I was a research scientist within our Vaccines business in Rixensart, Belgium, when I first joined the company. My role was focused on analysing antigens (substances which provoke immune responses in the body). While it was very interesting, it provoked my curiosity to understand the ‘story’ behind these antigens, for example what was their impact in clinical trials. On a more practical level, I realised I wanted to be part of a team rather than working individually.
When I raised this to my line manager, she was very supportive and asked me to represent the work of my department to the project team working on the malaria vaccine candidate. This was really my way in and I was gradually given more and more responsibility within this team.
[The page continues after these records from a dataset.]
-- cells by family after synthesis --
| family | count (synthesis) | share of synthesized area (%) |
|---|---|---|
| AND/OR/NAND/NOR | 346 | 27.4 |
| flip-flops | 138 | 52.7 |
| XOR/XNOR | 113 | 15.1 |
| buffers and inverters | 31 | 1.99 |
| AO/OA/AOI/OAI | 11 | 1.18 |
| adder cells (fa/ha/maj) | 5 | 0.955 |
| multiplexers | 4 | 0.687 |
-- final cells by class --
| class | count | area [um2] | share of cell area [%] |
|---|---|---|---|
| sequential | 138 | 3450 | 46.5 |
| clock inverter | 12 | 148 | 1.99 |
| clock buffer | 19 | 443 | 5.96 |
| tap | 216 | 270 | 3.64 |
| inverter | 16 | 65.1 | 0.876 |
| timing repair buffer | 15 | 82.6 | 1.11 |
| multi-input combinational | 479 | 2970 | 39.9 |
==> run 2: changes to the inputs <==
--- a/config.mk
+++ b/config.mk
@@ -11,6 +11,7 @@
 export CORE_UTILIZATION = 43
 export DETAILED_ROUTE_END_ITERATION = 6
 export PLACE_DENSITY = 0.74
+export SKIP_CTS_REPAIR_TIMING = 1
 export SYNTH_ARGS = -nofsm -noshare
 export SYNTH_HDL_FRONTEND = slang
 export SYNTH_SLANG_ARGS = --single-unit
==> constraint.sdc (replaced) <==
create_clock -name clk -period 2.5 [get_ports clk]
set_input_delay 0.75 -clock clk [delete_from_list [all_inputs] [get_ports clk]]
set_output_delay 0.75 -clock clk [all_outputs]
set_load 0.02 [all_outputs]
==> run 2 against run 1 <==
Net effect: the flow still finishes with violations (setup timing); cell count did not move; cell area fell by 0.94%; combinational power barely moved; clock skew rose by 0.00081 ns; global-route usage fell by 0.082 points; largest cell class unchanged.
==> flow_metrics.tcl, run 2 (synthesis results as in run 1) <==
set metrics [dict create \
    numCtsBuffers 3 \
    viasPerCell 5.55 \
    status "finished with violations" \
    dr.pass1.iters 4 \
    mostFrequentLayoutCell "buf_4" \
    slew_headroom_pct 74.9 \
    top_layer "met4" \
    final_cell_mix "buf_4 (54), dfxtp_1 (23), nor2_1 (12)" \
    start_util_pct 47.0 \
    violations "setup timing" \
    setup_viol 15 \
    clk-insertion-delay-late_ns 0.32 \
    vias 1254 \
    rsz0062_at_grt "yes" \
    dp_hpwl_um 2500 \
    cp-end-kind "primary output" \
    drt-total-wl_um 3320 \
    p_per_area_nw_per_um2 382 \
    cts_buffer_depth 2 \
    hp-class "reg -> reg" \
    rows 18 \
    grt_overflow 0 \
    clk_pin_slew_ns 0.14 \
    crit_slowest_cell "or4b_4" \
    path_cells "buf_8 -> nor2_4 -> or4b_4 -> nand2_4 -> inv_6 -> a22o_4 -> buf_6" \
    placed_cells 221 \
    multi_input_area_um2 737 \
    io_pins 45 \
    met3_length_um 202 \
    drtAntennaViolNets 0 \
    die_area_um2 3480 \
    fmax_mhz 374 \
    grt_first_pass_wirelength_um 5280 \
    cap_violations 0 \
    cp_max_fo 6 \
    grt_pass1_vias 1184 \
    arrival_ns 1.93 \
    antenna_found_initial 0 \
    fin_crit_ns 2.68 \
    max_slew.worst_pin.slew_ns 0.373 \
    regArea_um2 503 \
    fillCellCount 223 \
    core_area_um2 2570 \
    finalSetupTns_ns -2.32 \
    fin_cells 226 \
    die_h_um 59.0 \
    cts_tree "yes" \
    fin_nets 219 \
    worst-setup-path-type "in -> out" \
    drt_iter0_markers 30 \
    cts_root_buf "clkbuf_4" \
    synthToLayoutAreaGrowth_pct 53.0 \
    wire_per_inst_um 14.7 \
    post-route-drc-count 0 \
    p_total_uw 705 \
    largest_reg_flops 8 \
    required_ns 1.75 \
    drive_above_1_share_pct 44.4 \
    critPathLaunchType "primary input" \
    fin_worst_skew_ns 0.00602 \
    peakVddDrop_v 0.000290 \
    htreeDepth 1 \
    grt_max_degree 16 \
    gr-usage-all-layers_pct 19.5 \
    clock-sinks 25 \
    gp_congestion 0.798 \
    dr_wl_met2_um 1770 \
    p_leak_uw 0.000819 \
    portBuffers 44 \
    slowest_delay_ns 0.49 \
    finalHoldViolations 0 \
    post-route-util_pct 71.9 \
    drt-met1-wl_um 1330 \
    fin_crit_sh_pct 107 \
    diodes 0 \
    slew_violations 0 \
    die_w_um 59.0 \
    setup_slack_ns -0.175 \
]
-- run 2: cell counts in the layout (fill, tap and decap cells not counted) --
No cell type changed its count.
$ cat src/rtl/vram_arbiter.sv
// vram_arbiter: shares one single-port synchronous VRAM between a display
// fetch stream (one-cycle strobes) and a CPU request/ack port.
// Video has priority over a waiting CPU access until the CPU has been held
// off for 15 consecutive cycles, after which the CPU access goes out and the
// colliding video fetch is dropped (vid_miss).
// Optional build macro: VRAM_POSTED_WRITE_EN -- CPU writes are acknowledged
// the cycle after they are latched and drained from the latch register.
module vram_arbiter #(
  parameter int ADDR_W = 13,
  parameter int DATA_W = 8
) (
  input  logic              pixel_clock,
  input  logic              reset,
  input  logic              vid_rd,
  input  logic [ADDR_W-1:0] vid_addr,
  output logic [DATA_W-1:0] vid_data,
  output logic              vid_valid,
  output logic              vid_miss,
  input  logic              cpu_req,
  input  logic              cpu_we,
  input  logic [ADDR_W-1:0] cpu_addr,
  input  logic [DATA_W-1:0] cpu_wdata,
  output logic [DATA_W-1:0] cpu_rdata,
  output logic              cpu_ack,
  output logic [ADDR_W-1:0] ram_addr,
  output logic              ram_we,
  output logic [DATA_W-1:0] ram_wdata,
  input  logic [DATA_W-1:0] ram_rdata
);

  typedef enum logic [1:0] {IDLE, ISSUE, DATA, DONE} state_t;

  state_t            r_state;
  logic [3:0]        r_starve;
  logic [ADDR_W-1:0] r_addr;
  logic              r_we;
  logic [DATA_W-1:0] r_wdata;
  logic              r_vid_pend;
  logic              r_vid_valid;
  logic [DATA_W-1:0] r_vid_data;
  logic [DATA_W-1:0] r_cpu_rdata;
  logic              r_cpu_ack;

  logic              w_cpu_issue;
  logic              w_vid_issue;

  // CPU takes the port in ISSUE when video is quiet or has starved it 15 times
  assign w_cpu_issue = (r_state == ISSUE) && (!vid_rd || (r_starve == 4'd15));
  assign w_vid_issue = vid_rd && !w_cpu_issue;

  assign vid_data  = r_vid_data;
  assign vid_valid = r_vid_valid;
  assign cpu_rdata = r_cpu_rdata;
  assign cpu_ack   = r_cpu_ack;

  // RAM port mux; forced idle while reset is held
  always_comb begin
    ram_addr  = '0;
    ram_we    = 1'b0;
    ram_wdata = '0;
    vid_miss  = 1'b0;
    if (!reset) begin
      if (w_cpu_issue) begin
        ram_addr  = r_addr;
        ram_we    = r_we;
        ram_wdata = r_we ? r_wdata : '0;
        vid_miss  = vid_rd;
      end else if (w_vid_issue) begin
        ram_addr  = vid_addr;
      end
    end
  end

  // Video capture: data returns the cycle after issue and is registered there
  always_ff @(posedge pixel_clock or posedge reset) begin
    if (reset) begin
      r_vid_pend  <= 1'b0;
      r_vid_valid <= 1'b0;
      r_vid_data  <= '0;
    end else begin
      r_vid_pend  <= w_vid_issue;
      r_vid_valid <= r_vid_pend;
      if (r_vid_pend) begin
        r_vid_data <= ram_rdata;
      end
    end
  end

  // CPU access FSM with starvation counter and registered ack/read data
  always_ff @(posedge pixel_clock or posedge reset) begin
    if (reset) begin
      r_state     <= IDLE;
      r_starve    <= '0;
      r_addr      <= '0;
      r_we        <= 1'b0;
      r_wdata     <= '0;
      r_cpu_rdata <= '0;
      r_cpu_ack   <= 1'b0;
    end else begin
      r_cpu_ack <= 1'b0;
      case (r_state)
        IDLE: begin
          if (cpu_req) begin
            r_addr  <= cpu_addr;
            r_we    <= cpu_we;
            r_wdata <= cpu_wdata;
            r_state <= ISSUE;
`ifdef VRAM_POSTED_WRITE_EN
            // posted write: the latch register is the one-entry buffer
            r_cpu_ack <= cpu_we;
`endif
          end
        end
        ISSUE: begin
          if (w_cpu_issue) begin
            r_starve <= '0;
            if (r_we) begin
`ifdef VRAM_POSTED_WRITE_EN
              r_state <= IDLE;
`else
              r_state   <= DONE;
              r_cpu_ack <= 1'b1;
`endif
            end else begin
              r_state <= DATA;
            end
          end else begin
            r_starve <= r_starve + 4'd1;
          end
        end
        DATA: begin
          r_cpu_rdata <= ram_rdata;
          r_cpu_ack   <= 1'b1;
          r_state     <= DONE;
        end
        DONE: begin
          r_state <= IDLE;
        end
        default: begin
          r_state <= IDLE;
        end
      endcase
    end
  end

endmodule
Today, I am leading a cross-functional project team including clinical science, epidemiology, operations, manufacturing, medical affairs, safety, regulatory affairs and market access. Together we brought this vaccine candidate from Phase II clinical trials in a few hundred people (involving small scale manufacturing) up to the stage of completion of Ph III clinical trial in more than 15,000 infants and children in Sub-Saharan Africa, (involving large scale manufacturing and regulatory filing). I also have the opportunity to work with partners from PATH and the Bill & Melinda Gates Foundation, which I really enjoy.
What’s the best thing about working here?
Being part of a great team is the best thing about working here. The opportunity to work with such a broad mix of experts in their respective areas and learning from them is fantastic. I have gone from knowing a lot about a specific part of the process to develop a vaccine to knowing a little (but enough) about each stage of the journey. From a personal development perspective, this has been invaluable.
What are your highlights?
The highlight for me has to be the day that we submitted the file for the RTS,S vaccine to the regulators. This was a defining moment in my career and is something I will never forget. I’m not ashamed to say that there were some tears in the office.
What would you say to someone thinking of joining us?
If you have a passion or interest in public health, then you should really consider a career with GSK! Speaking from experience, a company that spends 30 years researching and developing a malaria vaccine which could potentially save the lives of so many people, says a lot about its values and commitment to make a positive difference.